References
Thus far we have thought of a variable as a sort of a "box" which contains the value of the variable. Technically this is not true in Python. What is stored in a variable is not the value per se, but a reference to the object which is the actual value of the variable. The object can be e.g. a number, a string or a list.
In practice, this means that the value of the variable is not stored in the variable itself. Instead, there is information about the location in computer memory where the value can be found.
A reference is often represented by an arrow from the variable to the actual value in memory:
So, a reference tells us where the value can be found. The function id
can be used to find out the exact location the variable points to:
a = [1, 2, 3]
print(id(a))
b = "This is a reference, too"
print(id(b))
4538357072 4537788912
The reference, or the ID of the variable, is an integer, which can be thought of as the address in computer memory where the value of the variable is stored.

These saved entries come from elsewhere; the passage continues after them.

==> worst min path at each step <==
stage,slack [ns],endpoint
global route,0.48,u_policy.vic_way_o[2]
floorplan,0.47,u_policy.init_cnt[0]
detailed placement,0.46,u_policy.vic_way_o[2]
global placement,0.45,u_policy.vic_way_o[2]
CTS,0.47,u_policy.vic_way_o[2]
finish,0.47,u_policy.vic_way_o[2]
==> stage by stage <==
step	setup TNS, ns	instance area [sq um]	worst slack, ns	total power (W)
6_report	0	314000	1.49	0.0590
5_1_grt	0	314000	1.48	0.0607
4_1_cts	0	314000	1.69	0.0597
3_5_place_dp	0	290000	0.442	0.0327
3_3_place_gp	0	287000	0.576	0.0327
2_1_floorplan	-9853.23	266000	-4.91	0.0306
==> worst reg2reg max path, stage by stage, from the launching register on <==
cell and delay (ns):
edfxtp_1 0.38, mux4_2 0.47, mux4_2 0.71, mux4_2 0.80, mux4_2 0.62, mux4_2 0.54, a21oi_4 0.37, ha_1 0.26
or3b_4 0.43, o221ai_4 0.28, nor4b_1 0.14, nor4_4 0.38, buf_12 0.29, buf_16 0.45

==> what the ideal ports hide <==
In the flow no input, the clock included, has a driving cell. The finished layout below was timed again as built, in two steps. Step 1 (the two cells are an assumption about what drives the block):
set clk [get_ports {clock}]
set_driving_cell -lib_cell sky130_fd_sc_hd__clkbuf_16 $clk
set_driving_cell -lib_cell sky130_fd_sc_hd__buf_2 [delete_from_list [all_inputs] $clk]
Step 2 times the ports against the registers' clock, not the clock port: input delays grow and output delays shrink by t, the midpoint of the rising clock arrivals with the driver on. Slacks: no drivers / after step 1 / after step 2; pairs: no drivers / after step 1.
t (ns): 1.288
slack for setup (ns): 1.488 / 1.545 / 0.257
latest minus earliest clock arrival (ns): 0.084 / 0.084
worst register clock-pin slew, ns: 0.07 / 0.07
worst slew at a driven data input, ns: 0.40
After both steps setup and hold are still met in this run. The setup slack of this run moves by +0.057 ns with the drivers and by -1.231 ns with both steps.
Background: an optimization exercise with open tools, aiming at small area. Do not read the settings as production practice.
Where RTL was checked, it was by simulation tests only, not by an equivalence proof against the original.

==> inputs of v29 <==
Design chi_aiu_occ_monitor, start of the top module:
module chi_aiu_occ_monitor #(
  parameter int N_OTT = 32,
  parameter int N_STT = 32,
  parameter int AGE_W = 16,
  localparam int OCW  = $clog2(N_OTT + 1),
  localparam int SCW  = $clog2(N_STT + 1),
  localparam int NMAX = (N_OTT > N_STT) ? N_OTT : N_STT,
  localparam int IW   = (NMAX > 1) ? $clog2(NMAX) : 1
) (
  input  logic             clk,
  input  logic             resetn,
  input  logic [N_OTT-1:0] ott_entry_validvec,
  input  logic [N_STT-1:0] stt_entry_validvec,
  input  logic             starv_mode,
  input  logic             clear,
  input  logic [AGE_W-1:0] timeout_thresh,
  output logic [OCW-1:0]   ott_count,
  output logic [SCW-1:0]   stt_count,
  output logic [OCW-1:0]   ott_hwm,
  output logic [SCW-1:0]   stt_hwm,
  output logic             ott_full,
  output logic             stt_full,
  output logic             timeout_err,
  output logic             timeout_is_stt,
  output logic [IW-1:0]    timeout_idx,
  output logic [7:0]       timeout_cnt,
  output logic [15:0]      starv_cycles,
  output logic [7:0]       starv_entries,
  output logic             dbg_starv_state
);
Settings: LEC_CHECK=0, ABC_AREA=1, CAP_MARGIN=20, CORE_MARGIN=2, CORE_UTILIZATION=35, CTS_BUF_LIST=sky130_fd_sc_hd__clkbuf_4 sky130_fd_sc_hd__clkbuf_8, CTS_CLUSTER_SIZE=16, PLACE_DENSITY=0.55, SLEW_MARGIN=20; clock period 12.0 ns.
run.sh (not shown) runs the stock make flow with config.mk's settings and CLKGATE_MAP_FILE= SYNTH_SCRIPT=/design/flow/synth_recipe.tcl, a recipe that flattens the netlist after the stock synthesis.
==> v20 (differences from v29) <==
--- a/flow/design.v
+++ b/flow/design.v
@@ -503,11 +503,11 @@
     n[16:10] = {s[15:10], ~(s[16] ^ s[15])};
     f_step = n;
   endfunction
   logic [NE-1:0]    w_v;
   logic [SW-1:0]    r_st [NE];
-  logic [NE-1:0]    r_old;
+  logic [SW-1:0]    w_nst [NE];
   logic [15:0]      r_gage;
   logic [SW-1:0]    w_tgt;
   logic [5:0]       w_sum15;
   logic [6:0]       w_sum31;
   logic [8:0]       w_sum127a;
@@ -537,25 +537,34 @@
     w_tgt[9:5]   = w_thr_nz ? f_tgt_q(w_sum31) : 5'h1F;
     w_tgt[16:10] = f_tgt_r(w_sum127);
   end
   assign w_fresh_hit = ({1'b0, r_gage} + 17'd1) == {1'b0, timeout_thresh};
   always_ff @(posedge clk or negedge resetn) begin
+    if (!resetn) r_gage <= '0;
+    else if (r_gage != '1) r_gage <= r_gage + 16'd1;
+  end
+  always_comb begin
+    for (int i = 0; i < NE; i++)
+      w_nst[i] = w_v[i] ? (f_step(r_st[i] ^ INV, (r_st[i] ^ INV) == KDET) ^ INV) : INV;
+  end
+  always_ff @(posedge clk or negedge resetn) begin
     if (!resetn) begin
-      r_gage <= '0;
-      r_old  <= '0;
+      for (int i = 0; i < NE; i++) r_st[i][4:1] <= 4'hF ^ INV[4:1];
     end else begin
-      if (r_gage != '1) r_gage <= r_gage + 16'd1;
-      r_old <= r_old | ~w_v;
+      for (int i = 0; i < NE; i++) r_st[i][4:1] <= w_nst[i][4:1];
     end
   end
   always_ff @(posedge clk) begin
-    for (int i = 0; i < NE; i++)
-      r_st[i] <= w_v[i] ? (f_step(r_st[i] ^ INV, (r_st[i] ^ INV) == KDET) ^ INV) : INV;
+    for (int i = 0; i < NE; i++) begin
+      r_st[i][0]     <= w_nst[i][0];
+      r_st[i][SW-1:5] <= w_nst[i][SW-1:5];
+    end
   end
   always_comb begin
     for (int i = 0; i < NE; i++)
-      w_evt[i] = w_v[i] && (r_old[i] ? (r_st[i] == (w_tgt ^ INV)) : w_fresh_hit);
+      w_evt[i] = w_v[i] && (((r_st[i][4:1] ^ INV[4:1]) == 4'hF) ? w_fresh_hit :
+                            (r_st[i] == (w_tgt ^ INV)));
     w_any_evt = |w_evt;
   end
   always_comb begin
     w_ott_pop = '0;
     for (int i = 0; i < N_OTT; i++) w_ott_pop = w_ott_pop + OCW'(ott_entry_validvec[i]);
==> flow/flow/run.sh (new file) <==
#!/bin/bash
# Own flow: the standard layout (standard.sh), except that synthesis maps the logic
# with a stronger area-oriented ABC script (flow/abc_area2.script). Everything before
# ABC, including flip-flop mapping and register names, is the standard synthesis.
set -euo pipefail
W=$(pwd)
SCRIPT="$W/flow/abc_area2.script"
# my_synth.tcl = synth_recipe.tcl plus a wrapper for abc that swaps in our script
{
  head -n 1 synth_recipe.tcl
  echo "proc abc {args} { set i [lsearch -exact \$args -script]; if {\$i >= 0} { lset args [expr {\$i + 1}] {$SCRIPT} }; yosys abc {*}\$args }"
  tail -n +2 synth_recipe.tcl
} > my_synth.tcl
sed "s#SYNTH_SCRIPT=[^ ]*synth_recipe.tcl#SYNTH_SCRIPT=$W/my_synth.tcl#" standard.sh > my_standard.sh
grep -q "SYNTH_SCRIPT=$W/my_synth.tcl" my_standard.sh
bash my_standard.sh > "$W/standard_flow.log" 2>&1
==> flow/flow/abc_area2.script (new file) <==
strash
balance; rewrite; refactor; balance; rewrite; rewrite -z; balance; refactor -z; rewrite -z; balance
balance; rewrite; refactor; balance; rewrite; rewrite -z; balance; refactor -z; rewrite -z; balance
dch -f
amap
topo
stime -c
dnsize -c
==> flow/standard.sh (new file) <==
#!/bin/bash
# synth_recipe.tcl (not shown) runs the flow's synth.tcl, then flattens the netlist and writes it again
# the make line also repeats each setting of config.mk as NAME=value (left out here)
make -C /OpenROAD-flow-scripts/flow DESIGN_CONFIG=/design/flow/config.mk WORK_HOME=/design/flow/orfs CLKGATE_MAP_FILE= SYNTH_SCRIPT=/design/flow/synth_recipe.tcl "${@:-finish}"
CTS_BUF_LIST = unset   (was sky130_fd_sc_hd__clkbuf_4 sky130_fd_sc_hd__clkbuf_8)
CTS_CLUSTER_SIZE = unset   (was 16)
removed: flow/run.sh
==> v36 (differences from v29) <==
CTS_BUF_LIST = unset   (was sky130_fd_sc_hd__clkbuf_4 sky130_fd_sc_hd__clkbuf_8)
CTS_CLUSTER_SIZE = unset   (was 16)
==> comparison <==
Core utilization, highest first: v20, v36, v29. v36 completed with no timing, DRC or antenna violations. v20 finished but failed the layout checks on negative setup slack. v29 produced a clean layout. In v20 the register-to-register slack is lower than in v29, by 2.0 ns. Clock skew: v36 is lower than v20 (0.0037 ns). In v20 the critical path depth is higher than in v29, by 15. Clock-buffer cell count, highest first: v29, v20, v36.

If you execute the above code on your own computer, the result will likely be different, as your variables will point to different locations - the references will be different.
The Python Tutor visualisation tool also shows references as arrows from the variable to the actual content, as we saw in the previous section. The tool "cheats" a bit when it comes to strings, however. It displays strings as if they are stored in the variables themselves:
In reality, Python strings are handled very much like lists, with references to locations in memory.
Many of the builtin types in Python, such as str
, are immutable. This means the value of the object, or any part of it, cannot change. The value can be replaced with a new value:
Some of Python types are mutable. For example, the contents of a list can change without needing to create a whole new list:
It may surprise you that also the basic data types int
, float
and bool
are immutable in Python. Let's have a look at the following bit of code:
number = 1
number = 2
number += 10
It seems that the commands above are just changing the value stored in the variable, but in fact each command creates a whole new number in the computer's memory.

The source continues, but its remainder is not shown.